Question

If the equation $\sec x+\tan x=2$ holds true then which of the following options are correct.
$\begin{align}
  & a)x\in \left( 2n\pi ,2n\pi +\dfrac{\pi }{2} \right) \\
 & b)x\in \left( (2n+1)\pi ,2n\pi +\dfrac{3\pi }{2} \right) \\
 & c)\cos 2x=\dfrac{7}{25} \\
 & d)\tan ({{45}^{\circ }}-x)=\dfrac{1}{7} \\
\end{align}$

Answer 1

Hint: we know the relation between $\tan x$and $\sec x$ which is ${{\tan }^{2}}\theta +1={{\sec }^{2}}\theta $ we will try to use this equation to find $\tan x-\sec x$ and then we will solve it with the given equation to find $\tan x$and $\sec x$. Hence we can find the required condition on x as well as find the value of $\cos 2x$ and $\tan (45-x)$ with the formula $\cos 2x=2{{\cos }^{2}}x-1$ and $\tan \left( a-b \right)=\dfrac{\tan a-\tan b}{1+\tan a\tan b}$ respectively.

Complete step by step answer:
Now we are given that
$\tan x+\sec x=2.............(1)$
Now we know the trigonometric identity which says ${{\tan }^{2}}x+1={{\sec }^{2}}x$
Rearranging the terms we get ${{\sec }^{2}}x-{{\tan }^{2}}x=1$
Now we know ${{a}^{2}}-{{b}^{2}}=(a-b)(a+b)$ using this equality in above equation we get
$(\sec x+\tan x)(\sec x-\tan x)=1$
But from equation (1) we have the value of $\tan x+\sec x=2$ hence we have
$2(\sec x-\tan x)=1$
Now dividing both sides by 2 we get
$\sec x-\tan x=\dfrac{1}{2}....................(2)$
Now let us add equation (1) and equation (2).
$\begin{align}
  & 2\sec x=2+\dfrac{1}{2} \\
 & \Rightarrow 2\sec x=\dfrac{4+1}{2} \\
 & \Rightarrow 2\sec x=\dfrac{5}{2} \\
 & \Rightarrow \sec x=\dfrac{5}{4} \\
\end{align}$
Now substituting the value of $\sec x$ in equation (1) we get
$\begin{align}
  & \dfrac{5}{4}+\tan x=2 \\
 & \Rightarrow \tan x=2-\dfrac{5}{4} \\
 & \Rightarrow \tan x=\dfrac{8-5}{4} \\
 & \Rightarrow \tan x=\dfrac{3}{4}...........................(3) \\
\end{align}$
Now we know that
$\begin{align}
  & \cos x=\dfrac{1}{\sec x} \\
 & \Rightarrow \cos x=\dfrac{4}{5}...................(4) \\
\end{align}$
Now $\tan x$ is nothing but $\dfrac{\sin x}{\cos x}$
Hence we have
 \[\begin{align}
  & \tan x=\dfrac{\sin x}{\cos x} \\
 & \Rightarrow \dfrac{3}{4}=\dfrac{\sin x}{\dfrac{4}{5}} \\
 & \Rightarrow \dfrac{3}{4}\times \dfrac{4}{5}=\sin x \\
 & \Rightarrow \sin x=\dfrac{3}{5}.....................(5) \\
\end{align}\]
Now from equation (3), equation (4) and equation (5) we have $\sin x,\cos x,\tan x > 0$
This Condition is true only for the first quadrant.
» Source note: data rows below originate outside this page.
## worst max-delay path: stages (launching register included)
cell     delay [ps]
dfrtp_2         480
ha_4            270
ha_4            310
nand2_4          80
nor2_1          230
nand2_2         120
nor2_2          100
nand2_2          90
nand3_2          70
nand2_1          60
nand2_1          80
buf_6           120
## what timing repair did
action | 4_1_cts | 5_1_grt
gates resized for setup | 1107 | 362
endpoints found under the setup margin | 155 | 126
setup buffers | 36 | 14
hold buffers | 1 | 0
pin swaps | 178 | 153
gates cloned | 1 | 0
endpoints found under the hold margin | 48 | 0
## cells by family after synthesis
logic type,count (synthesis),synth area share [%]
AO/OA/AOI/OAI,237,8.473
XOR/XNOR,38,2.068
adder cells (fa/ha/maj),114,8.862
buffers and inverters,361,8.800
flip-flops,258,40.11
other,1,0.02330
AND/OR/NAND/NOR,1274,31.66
File: src/rtl/seven_segment_capture.sv
// rtl/seven_segment_capture.sv - two-digit seven-segment readback with settle filter and BCD decode
//
// Purpose: samples the tens and ones segment buses, waits until the pair has
// been unchanged for STABLE_CYCLES edges, decodes both digits and publishes
// the BCD digits plus their binary value 0..99.
//
// Ports:
//   i_Clk        system clock
//   i_Reset      synchronous reset, active-high
//   i_Seg_Tens   tens-digit segments, bit0=A .. bit6=G
//   i_Seg_Ones   ones-digit segments, bit0=A .. bit6=G
//   o_Tens       captured tens digit, BCD
//   o_Ones       captured ones digit, BCD
//   o_Value      o_Tens*10 + o_Ones
//   o_Valid      one-cycle pulse when a new value is published
//   o_Error      last stable pattern pair did not decode
//   o_Locked     a stable, decoded value is held
module seven_segment_capture #(
   parameter int STABLE_CYCLES = 250000,
   parameter bit ACTIVE_LOW    = 1'b1
) (
   input  logic       i_Clk,
   input  logic       i_Reset,
   input  logic [6:0] i_Seg_Tens,
   input  logic [6:0] i_Seg_Ones,
   output logic [3:0] o_Tens,
   output logic [3:0] o_Ones,
   output logic [6:0] o_Value,
   output logic       o_Valid,
   output logic       o_Error,
   output logic       o_Locked
);

   localparam int CW = $clog2(STABLE_CYCLES + 1);
   localparam logic [CW-1:0] CNT_LAST = CW'(STABLE_CYCLES - 1);

   typedef enum logic [1:0] {
      IDLE   = 2'd0,
      SETTLE = 2'd1,
      LOCKED = 2'd2
   } state_t;

   state_t        state_q, state_d;
   logic [CW-1:0] cnt_q, cnt_d;
   logic [13:0]   samp_q;
   logic [13:0]   samp_in;
   logic [3:0]    tens_q, tens_d;
   logic [3:0]    ones_q, ones_d;
   logic [6:0]    value_q, value_d;
   logic          valid_q, valid_d;
   logic          error_q, error_d;
   logic          locked_q, locked_d;
   // Forces the next valid capture to publish: set after reset and after an
   // undecodable capture, so an unchanged value is still announced.
   logic          fresh_q, fresh_d;

   logic [4:0]    tens_dec;
   logic [4:0]    ones_dec;
   logic [6:0]    new_value;

   // Returns {ok, bcd}; ok=0 for any pattern that is not a digit.
   function automatic logic [4:0] decode_seg(input logic [6:0] seg);
      case (seg)
         7'h3F:   decode_seg = {1'b1, 4'd0};
         7'h06:   decode_seg = {1'b1, 4'd1};
         7'h5B:   decode_seg = {1'b1, 4'd2};
         7'h4F:   decode_seg = {1'b1, 4'd3};
         7'h66:   decode_seg = {1'b1, 4'd4};
         7'h6D:   decode_seg = {1'b1, 4'd5};
         7'h7D:   decode_seg = {1'b1, 4'd6};
         7'h07:   decode_seg = {1'b1, 4'd7};
         7'h7F:   decode_seg = {1'b1, 4'd8};
         7'h6F:   decode_seg = {1'b1, 4'd9};
         default: decode_seg = 5'b0;
      endcase
   endfunction

   // Everything downstream works in lit=1 terms.
   assign samp_in = ACTIVE_LOW ? ~{i_Seg_Tens, i_Seg_Ones} : {i_Seg_Tens, i_Seg_Ones};

   // A blank tens digit is leading-zero suppression, so it reads as 0.
   assign tens_dec = (samp_q[13:7] == 7'h00) ? {1'b1, 4'd0} : decode_seg(samp_q[13:7]);
   assign ones_dec = decode_seg(samp_q[6:0]);

   // x*10 = x*8 + x*2
   assign new_value = {tens_dec[3:0], 3'b000} + {2'b00, tens_dec[3:0], 1'b0} + {3'b000, ones_dec[3:0]};

   always_ff @(posedge i_Clk) begin
      if (i_Reset) begin
         state_q  <= IDLE;
         cnt_q    <= '0;
         samp_q   <= '0;
         tens_q   <= '0;
         ones_q   <= '0;
         value_q  <= '0;
         valid_q  <= 1'b0;
         error_q  <= 1'b0;
         locked_q <= 1'b0;
         fresh_q  <= 1'b1;
      end else begin
         state_q  <= state_d;
         cnt_q    <= cnt_d;
         samp_q   <= samp_in;
         tens_q   <= tens_d;
         ones_q   <= ones_d;
         value_q  <= value_d;
         valid_q  <= valid_d;
         error_q  <= error_d;
         locked_q <= locked_d;
         fresh_q  <= fresh_d;
      end
   end

   always_comb begin
      state_d  = state_q;
      cnt_d    = cnt_q;
      tens_d   = tens_q;
      ones_d   = ones_q;
      value_d  = value_q;
      valid_d  = 1'b0;
      error_d  = error_q;
      locked_d = locked_q;
      fresh_d  = fresh_q;

      if (samp_in != samp_q) begin
         // Any change, from any state, restarts settling; outputs hold.
         state_d = SETTLE;
         cnt_d   = '0;
      end else if (state_q == SETTLE) begin
         if (cnt_q == CNT_LAST) begin
            state_d = LOCKED;
            cnt_d   = '0;
            if (tens_dec[4] && ones_dec[4]) begin
               tens_d   = tens_dec[3:0];
               ones_d   = ones_dec[3:0];
               value_d  = new_value;
               error_d  = 1'b0;
               locked_d = 1'b1;
               valid_d  = fresh_q || (new_value != value_q);
               fresh_d  = 1'b0;
            end else begin
               error_d  = 1'b1;
               locked_d = 1'b0;
               fresh_d  = 1'b1;
            end
         end else begin
            cnt_d = cnt_q + CW'(1);
         end
      end
   end

   assign o_Tens   = tens_q;
   assign o_Ones   = ones_q;
   assign o_Value  = value_q;
   assign o_Valid  = valid_q;
   assign o_Error  = error_q;
   assign o_Locked = locked_q;

endmodule
==> src/rtl/pattern_chk_sched.sv <==
// pattern_chk_sched: read scheduler and sequence checker for the receive-data FIFO.
// Pulls total_words 16-bit words in threshold-gated bursts and checks each
// non-zero word against its non-zero predecessor plus STEP.
// Optional build macro DATA_ERR_LOG_EN adds first-mismatch capture outputs
// (first_err_idx, first_err_exp, first_err_act).
//
// state   | meaning
// --------+-----------------------------------------------------------
// S_IDLE  | waiting for start
// S_WAIT  | waiting for fill level above THRESH or covering the tail
// S_BURST | issuing burst_left read requests (one cycle of lag on entry)
// S_GAP   | one idle cycle so fifo_usedw reflects the burst
// S_FLUSH | one cycle so the last word's check lands
// S_DONE  | done pulse, then back to S_IDLE
module pattern_chk_sched #(
  parameter int unsigned THRESH    = 20,
  parameter int unsigned BURST_LEN = 16,
  parameter logic [15:0] STEP      = 16'h0202
) (
  input  logic        clk,
  input  logic        RST,
  input  logic        start,
  input  logic        abort,
  input  logic [31:0] total_words,
  input  logic [12:0] fifo_usedw,
  input  logic [15:0] fifo_q,
  output logic        fifo_rdreq,
  output logic        busy,
  output logic        done,
  output logic        err,
  output logic [15:0] err_cnt,
  output logic [31:0] word_cnt
`ifdef DATA_ERR_LOG_EN
  ,
  output logic [31:0] first_err_idx,
  output logic [15:0] first_err_exp,
  output logic [15:0] first_err_act
`endif
);

  localparam logic [31:0] THRESH_W = 32'(THRESH);
  localparam logic [31:0] BURST_W  = 32'(BURST_LEN);

  typedef enum logic [2:0] {
    S_IDLE, S_WAIT, S_BURST, S_GAP, S_FLUSH, S_DONE
  } state_t;

  state_t      state, state_nxt;
  logic [31:0] remaining;
  logic [31:0] burst_left;
  logic        rd_pend;
  logic [15:0] prev;
  logic        ref_valid;

  logic [31:0] usedw_ext;
  logic        go_burst;
  logic [31:0] burst_init;
  logic        rd_issue;
  logic        run_start;
  logic        take;
  logic [15:0] exp_val;
  logic        mismatch;

  assign usedw_ext  = {19'd0, fifo_usedw};
  assign go_burst   = (usedw_ext > THRESH_W) || (usedw_ext >= remaining);
  assign burst_init = (remaining < BURST_W) ? remaining : BURST_W;
  // A request on the abort cycle would be lost anyway, so never issue one.
  assign rd_issue   = (state == S_BURST) && (burst_left != 32'd0) && !abort;
  assign run_start  = (state == S_IDLE) && start;
  // Words arriving once the FSM is back in IDLE (after abort) are discarded.
  assign take       = rd_pend && (state != S_IDLE);
  assign exp_val    = prev + STEP;
  assign mismatch   = take && ref_valid && (prev != 16'd0) && (fifo_q != 16'd0) &&
                      (fifo_q != exp_val);

  // Next-state decode; abort overrides every non-IDLE transition.
  always_comb begin
    state_nxt = state;
    case (state)
      S_IDLE:  if (start) state_nxt = (total_words == 32'd0) ? S_DONE : S_WAIT;
      S_WAIT:  if (go_burst) state_nxt = S_BURST;
      S_BURST: if (burst_left == 32'd0) state_nxt = S_GAP;
      S_GAP:   state_nxt = (remaining != 32'd0) ? S_WAIT : S_FLUSH;
      S_FLUSH: state_nxt = S_DONE;
      S_DONE:  state_nxt = S_IDLE;
      default: state_nxt = S_IDLE;
    endcase
    if (abort && (state != S_IDLE)) state_nxt = S_IDLE;
  end

  // State register.
  always_ff @(posedge clk or posedge RST) begin
    if (RST) state <= S_IDLE;
    else     state <= state_nxt;
  end

  // Read scheduling: request strobe, word/burst down-counters, status flags.
  always_ff @(posedge clk or posedge RST) begin
    if (RST) begin
      fifo_rdreq <= 1'b0;
      rd_pend    <= 1'b0;
      busy       <= 1'b0;
      done       <= 1'b0;
      remaining  <= 32'd0;
      burst_left <= 32'd0;
    end else begin
      fifo_rdreq <= rd_issue;
      rd_pend    <= fifo_rdreq;
      busy       <= (state_nxt != S_IDLE);
      done       <= (state_nxt == S_DONE);
      if (run_start) remaining <= total_words;
      if ((state == S_WAIT) && go_burst) burst_left <= burst_init;
      if (rd_issue) begin
        remaining  <= remaining - 32'd1;
        burst_left <= burst_left - 32'd1;
      end
    end
  end

  // Sequence check and statistics on each received word.
  always_ff @(posedge clk or posedge RST) begin
    if (RST) begin
      err       <= 1'b0;
      err_cnt   <= 16'd0;
      word_cnt  <= 32'd0;
      prev      <= 16'd0;
      ref_valid <= 1'b0;
`ifdef DATA_ERR_LOG_EN
      first_err_idx <= 32'd0;
      first_err_exp <= 16'd0;
      first_err_act <= 16'd0;
`endif
    end else if (run_start) begin
      err       <= 1'b0;
      err_cnt   <= 16'd0;
      word_cnt  <= 32'd0;
      ref_valid <= 1'b0;
`ifdef DATA_ERR_LOG_EN
      first_err_idx <= 32'd0;
      first_err_exp <= 16'd0;
      first_err_act <= 16'd0;
`endif
    end else if (take) begin
      word_cnt  <= word_cnt + 32'd1;
      prev      <= fifo_q;
      ref_valid <= 1'b1;
      if (mismatch) begin
        err <= 1'b1;
        if (err_cnt != 16'hFFFF) err_cnt <= err_cnt + 16'd1;
`ifdef DATA_ERR_LOG_EN
        if (!err) begin
          first_err_idx <= word_cnt;
          first_err_exp <= exp_val;
          first_err_act <= fifo_q;
        end
`endif
      end
    end
  end

endmodule

==> config.mk <==
export PLATFORM = sky130hd
export DESIGN_NAME = pattern_chk_sched
export DESIGN_NICKNAME = d
export VERILOG_FILES = /design/src/rtl/pattern_chk_sched.sv
export SDC_FILE = /design/constraint.sdc
export NUM_CORES = 1
export LEC_CHECK = 0
export ABC_AREA = 1
export CAP_MARGIN = 20
export CORE_UTILIZATION = 52
export CTS_BUF_LIST = sky130_fd_sc_hd__clkbuf_2
export CTS_CLUSTER_DIAMETER = 120
export CTS_CLUSTER_SIZE = 28
export DETAILED_ROUTE_END_ITERATION = 7
export HOLD_SLACK_MARGIN = 0.1
export PLACE_DENSITY = 0.89
export SYNTH_ARGS = -nofsm -noshare
export SYNTH_HDL_FRONTEND = slang
export SYNTH_SLANG_ARGS = --single-unit
==> constraint.sdc <==
create_clock -name clk -period 4.6 [get_ports clk]
set_input_delay 0.92 -clock clk [delete_from_list [all_inputs] [get_ports clk]]
set_output_delay 0.92 -clock clk [all_outputs]
set_load 0.05 [all_outputs]
[Word-level counts from Yosys, hierarchy flattened]
Index checks and enable logic that the tools add are counted.
Cells by class
  multiplexer cells: 23
  bitwise logic cells: 1
  reduce and logical (&&, ||, !) cells: 29
  $add $sub $neg: 5
  order comparisons: 3
  eq/ne operators: 7
Operators with widths (number)
  2-to-1 mux 32 bit: 7
  logical NOT 32 bit: 2
  2-to-1 mux 16 bit: 4
  nonzero test 32 bit: 2
  subtractor 32 x 1 -> 32 bit (second input constant): 2
  adder 32 x 1 -> 32 bit (second input constant): 1
  >= comparator 13 x 32 -> 1 bit: 1
  less-than comparator 32 x 5 -> 1 bit (second input constant): 1
  nonzero test 16 bit: 2
  2-to-1 mux 3 bit: 6
  adder 16 x 1 -> 16 bit (second input constant): 1
  adder 16 x 10 -> 16 bit (second input constant): 1
  inequality test 16 bit: 1
  inequality test 16 bit (second input constant): 1
  case mux 3 bit (5 select lines): 1
  > comparator 13 x 5 -> 1 bit (second input constant): 1
  logical AND 1 bit: 10
  nonzero test 2 bit: 5
  equality test 3 x 2 -> 1 bit (second input constant): 2
  equality test 3 bit (second input constant): 2
  nonzero test 3 bit: 2
  2-to-1 mux 1 bit: 5
  AND reduction 2 bit: 2
  equality test 3 x 1 -> 1 bit (second input constant): 1
  5 further kinds: 5
Word-level totals
  bits in registers: 137
  input port bits: 65
  output and inout bits: 52

[Longest topological paths before layout]
  depth in word-level cells: 9
  gate-level depth with buffers: 17
  gate-level depth less buffers: 16

[Worst setup path before layout]
OpenSTA, ideal clock, no wires.
  path type: input port to flip-flop
  start point: in fifo_usedw[11]
  end point: reg burst_left[13]
  arrival time: 2.255 ns
  cell stages on the path: 13
  library setup time: 0.120 ns
  path buffers: 1
  slack: 2.224 ns
  data required time: 4.480 ns
  cells stage by stage: ha_1 > nand2_1 > nor4_1 > nand2_1 > nand2_1 > nand2_1 > nand3_1 > nand2_2 > nand2_4 > inv_2 > buf_6 > nand2_1 > nand2_1
Between the ends
  longest elaborated chain between the ends: 4
  elaborated cells on any way between the ends: 5
RTL lines
  from (decl): line 25  | input logic [12:0] fifo_usedw,
  >= comparator 13 x 32 -> 1 bit or > comparator 13 x 5 -> 1 bit (tied branches): line 65  | assign go_burst = (usedw_ext > THRESH_W) || (usedw_ext >= remaining);
  logical OR 1 bit *: line 65
  logical AND 1 bit *: line 112  | if ((state == S_WAIT) && go_burst) burst_left <= burst_init;
  nonzero test 2 bit (no source line) *
  to (signal assigned): line 112
  to (signal assigned): line 115  | burst_left <= burst_left - 32'd1;
  to (decl): line 50  | logic [31:0] burst_left;
Every way passes the cells marked *; elsewhere a longest branch is shown, timed or not.
A chain may end at the register's enable or synchronous reset.

[Final worst setup path]
  start point: reg word_cnt[13]
  end point: out word_cnt[13]
RTL lines
  from (decl): line 32  | output logic [31:0] word_cnt
  from (signal assigned): line 144  | word_cnt <= word_cnt + 32'd1;
No word-level cell between the ends.

==> flow_summary_export.csv <==
group,metric,value,unit
status,status,"completed",
sta,finClkSkew,0.0252,ns
setup_path,path_buf_inv,1,
placed_design,dp.cells,1554,
detailed_routing,ant_nets,0,
sta,slew_headroom,0.452,
placed_design,place_ws,1.29,ns
setup_path,critPathSlowestCell,"clkdlybuf4s50_1",
global_route,grt_max_degree,91,
flow_run,drv_cap,0,
min_path,worstHoldPathCells,0,
logic_synthesis,synth_edf_count,0,
floorplan,dieArea,17500,um2
logic_synthesis,synth_cell_type_count,45,
logic_synthesis,synthAdderAreaFrac,0.0269,
sta,tns,0,ns
layout,layout_commonest_cell,"nand2_1",
logic_synthesis,avgSynthCellArea,7.10,um2
global_route,track_usage,0.266,
floorplan,core,16600,um2
floorplan,chipWidth,132,um
detailed_routing,drt_pass1_iterations,5,
detailed_routing,vias_per_cell,5.51,
setup_path,path_depth,1,
cts,cts_setup_buffers,0,
placed_design,dp_hpwl,16300,um
power,p_switching,2.49,mW
cts,clock_latency,0.71,ns
cts,cts_tree,"built",
power,p_int,2.74,mW
detailed_routing,wl_per_cell,14.0,um
power,leakage,4.87,nW
logic_synthesis,synth_top_area_frac,0.389,
power,p_sw_frac,0.476,
logic_synthesis,synth_top_family_by_area,"simple AND/OR/NAND/NOR gates",
layout,nets,1437,
logic_synthesis,ys_seq_area_frac,0.389,
setup_path,cp_cell_sequence,"clkdlybuf4s50_1",
power,p_seq_frac,0.378,
setup_path,crit_type,"flop to output pin",
cts,cts.sinks,137,
power,combPwrFrac,0.483,
logic_synthesis,syn_inst,1242,
logic_synthesis,synth-xor-area-share,0.0496,
power,p_per_area,503,nW/um2
detailed_routing,finalWirelength,22200,um
floorplan,die_h,132,um
logic_synthesis,ys_seq_elements,137,
layout,multi_input_area,4620,um2
logic_synthesis,synth_nets,1326,
power,power.share.clock,0.139,
setup_path,crit_path_end_kind,"output pin",
setup_path,startpoint_type,"flop",
logic_synthesis,ys.warnings.count,0,
sta,setup_viol,0,
cts,cts_buffer_depth,2,
logic_synthesis,synth_area_leader_cell,"dfrtp_1",
global_route,antenna_found_initial,1,
global_route,grt_first_pass_wirelength,38300,um
sta,fin_crit_sh,0.655,
setup_path,required,3.68,ns
floorplan,start_util,0.532,
layout,layout_common_cells,"nand2_1 (292), inv_1 (163), nor2_1 (148)",
cts,clkTransAtPathRegs,0.21,ns
cts,htreeDepth,4,
setup_path,critical_path.top_delay_family,"buffers and inverters",
power,peakVddDrop,0.430,mV
layout,fin_cells,1583,
logic_synthesis,synth_area_leaders,"dfrtp_1 (39%), nand2_1 (12%), inv_1 (7.0%)",
cts,postCtsResizedCells,0,
floorplan,rows,47,
logic_synthesis,synthMuxAreaShare,0,
sta,slew_viol_final,0,
cts,numCtsBuffers,17,
placed_design,gp_congestion,0.914,
setup_path,cp_data_arrival_time,2.09,ns
logic_synthesis,synth_ff_type,"dfrtp_1",
detailed_routing,vias,8728,
placed_design,io_buffer_count,116,
sta,hold_viol,0,
sta,setup_ws,1.59,ns
global_route,grt_pass1_vias,8423,
layout,drive_above_1_share,0.0536,
setup_path,max_stage_delay,0.86,ns
layout,fillers,1498,
sta,rsz0062_at_grt,"false",
min_path,min_path_type,"flop to flop",
logic_synthesis,synth_simple_gate_area_frac,0.338,
layout,register_area,3430,um2
logic_synthesis,synthArstFlopShare,1.00,
sta,fmax,332,MHz
floorplan,pin_count,117,
setup_path,path_max_fanout,8,
detailed_routing,drc,0,
logic_synthesis,synth-compound-area-share,0.108,
logic_synthesis,synth_area,8820,um2
sta,worstMarginPinSlew,0.822,ns
cts,cts_root_buf,"clkbuf_2",
setup_path,ff2ff_path_depth,8,
cts,cts_hold_buf,0,
layout,areaGrowthSynthToFinish,17.7,%
global_route,globalRouteOverflowTotal,0,
sta,min_period,3.01,ns
detailed_routing,drt_iter0_drc,736,
## registers in the layout, indices dropped and copies added, names as in the netlist
signal      count
ref_valid       1
err             1
fifo_rdreq      1
burst_left     32
busy            1
state           3
done            1
prev           16
word_cnt       32
remaining      32
rd_pend         1
err_cnt        16
## per-stage QoR
step	hold slack [ns]	utilization	instance area (um2)	power (mW)
after global placement	0.370	0.613	10200	4.35
final	0.409	0.626	10400	5.22
after CTS	0.414	0.626	10400	5.19
after global routing	0.430	0.626	10400	5.69
after detailed placement	0.363	0.613	10200	4.47
after floorplan	0.442	-	8820	3.85
## layer usage
| metal | up-vias | routed length [um] | track usage |
|---|---|---|---|
| met5 | - | 0 | 0 |
| met4 | 0 | 425 | 0.0881 |
| met3 | 43 | 1390 | 0.0461 |
| met2 | 345 | 10600 | 0.450 |
| met1 | 4044 | 9680 | 0.347 |
| li1 | 4296 | - | - |
## cell usage after synthesis, types with 2 or more instances
cell / n
nand2_1: 293
inv_1: 164
nor2_1: 148
dfrtp_1: 137
nand3_1: 104
o21ai_0: 79
a21oi_1: 40
xor2_1: 34
nor3_1: 33
nand4_1: 30
ha_1: 19
nor4_1: 19
o211ai_1: 17
xnor2_1: 16
clkbuf_1: 13
nor2_2: 12
buf_2: 10
o22ai_1: 7
nand2_2: 6
nand3b_1: 6
inv_2: 5
o21a_1: 4
o21ai_1: 4
o311ai_0: 4
or2_2: 4
buf_6: 3
nand3_2: 3
nor2_4: 3
a22oi_1: 2
a31oi_1: 2
buf_1: 2
nand4_2: 2
nor3_2: 2
o221ai_1: 2
o31ai_1: 2
or2_1: 2
## cells by family after synthesis
group           count (synthesis)
compound gates                168
xor+xnor                       50
fa+ha+maj                      19
buf+inv                       198
flops                         137
simple gates                  670
## path summary, 6_finish.rpt
path | start | to | slack (ns)
worst max-delay path | word_cnt[13] | word_cnt[13] | 1.59
worst min-delay path | fifo_rdreq | rd_pend | 0.41
worst max register to register | burst_left[18] | remaining[24] | 1.99
worst min register to register | fifo_rdreq | rd_pend | 0.41
max in group asynchronous | RST | remaining[24] | 2.98
min in group asynchronous | RST | word_cnt[3] | 0.70
## final cells by class
| class | count | area share |
|---|---|---|
| Multi-Input combinational cell | 907 | 0.445 |
| Sequential cell | 137 | 0.330 |
| Timing Repair Buffer | 121 | 0.115 |
| Inverter | 169 | 0.0616 |
| Tap cell | 220 | 0.0265 |
| Clock inverter | 10 | 0.0127 |
| Clock buffer | 18 | 0.00868 |
| Antenna cell | 1 | 0.000241 |
## power by group through the flow
stage | Sequential, mW | Clock [mW] | Combinational, mW
4_1_cts | 1.96 | 0.731 | 2.50
3_3_place_gp | 1.96 | 0 | 2.39
3_5_place_dp | 1.98 | 0 | 2.49
5_1_grt | 2.02 | 0.788 | 2.88
6_report | 1.97 | 0.728 | 2.52
2_1_floorplan | 1.95 | 0 | 1.89
(Power assumes the default switching activity.)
Hence we know now that x lies in the first quadrant.
Now first quadrant means $x\in \left( 0,\dfrac{\pi }{2} \right)$
Hence in general we write it as
\[\begin{align}
  & x\in \left( 0+2n\pi ,\dfrac{\pi }{2}+2n\pi \right) \\
 &\Rightarrow x\in \left( 2n\pi ,\dfrac{\pi }{2}+2n\pi \right) \\
\end{align}\]
Hence $x\in (2n\pi ,2n\pi +\dfrac{\pi }{2})$.
Option a is correct option
Now $x\in \left( (2n+1)\pi ,2n\pi +\dfrac{3\pi }{2} \right)$ means that x belongs to third quadrant as for n = 0 we have $x\in \left( \pi ,\dfrac{3\pi }{2} \right)$ . But in the third quadrant sin and cos are negative. But from equation (4) and equation (5) we have sin and cos are positive
Hence, option b is incorrect
Now from equation (4) we have $\cos x=\dfrac{4}{3}$
We have a formula for $\cos 2x$ which is $\cos 2x=2{{\cos }^{2}}x-1$ applying this formula we get
$\begin{align}
  & \cos 2x=2{{\left( \dfrac{4}{3} \right)}^{2}}-1 \\
 & \cos 2x=2\left( \dfrac{16}{9} \right)-1 \\
 & =\dfrac{32}{9}-1 \\
 & =\dfrac{32-9}{9} \\
 & =\dfrac{23}{9} \\
\end{align}$
Hence option c is incorrect
Now let us check the value of $\tan \left( {{45}^{\circ }}-x \right)$
We know $\tan \left( a-b \right)=\dfrac{\tan a-\tan b}{1+\tan a\tan b}$ and $\tan {{45}^{\circ }}=1$
Hence we get $\tan \left( {{45}^{\circ }}-x \right)=\dfrac{\tan 45-\tan x}{1+\tan 45\tan x}$
$=\dfrac{1-\tan x}{1+\tan x}$
Now from equation (3) we get
$\begin{align}
  &\Rightarrow \tan \left( {{45}^{\circ }}-x \right)=\dfrac{1-\dfrac{3}{4}}{1+\dfrac{3}{4}} \\
 & \Rightarrow \tan \left( {{45}^{\circ }}-x \right)=\dfrac{\dfrac{4-3}{4}}{\dfrac{4+3}{4}} \\
 &\Rightarrow \tan \left( {{45}^{\circ }}-x \right)=\dfrac{1}{7} \\
\end{align}$
Hence option d is also correct.

So, the correct answer is “Option A and D”.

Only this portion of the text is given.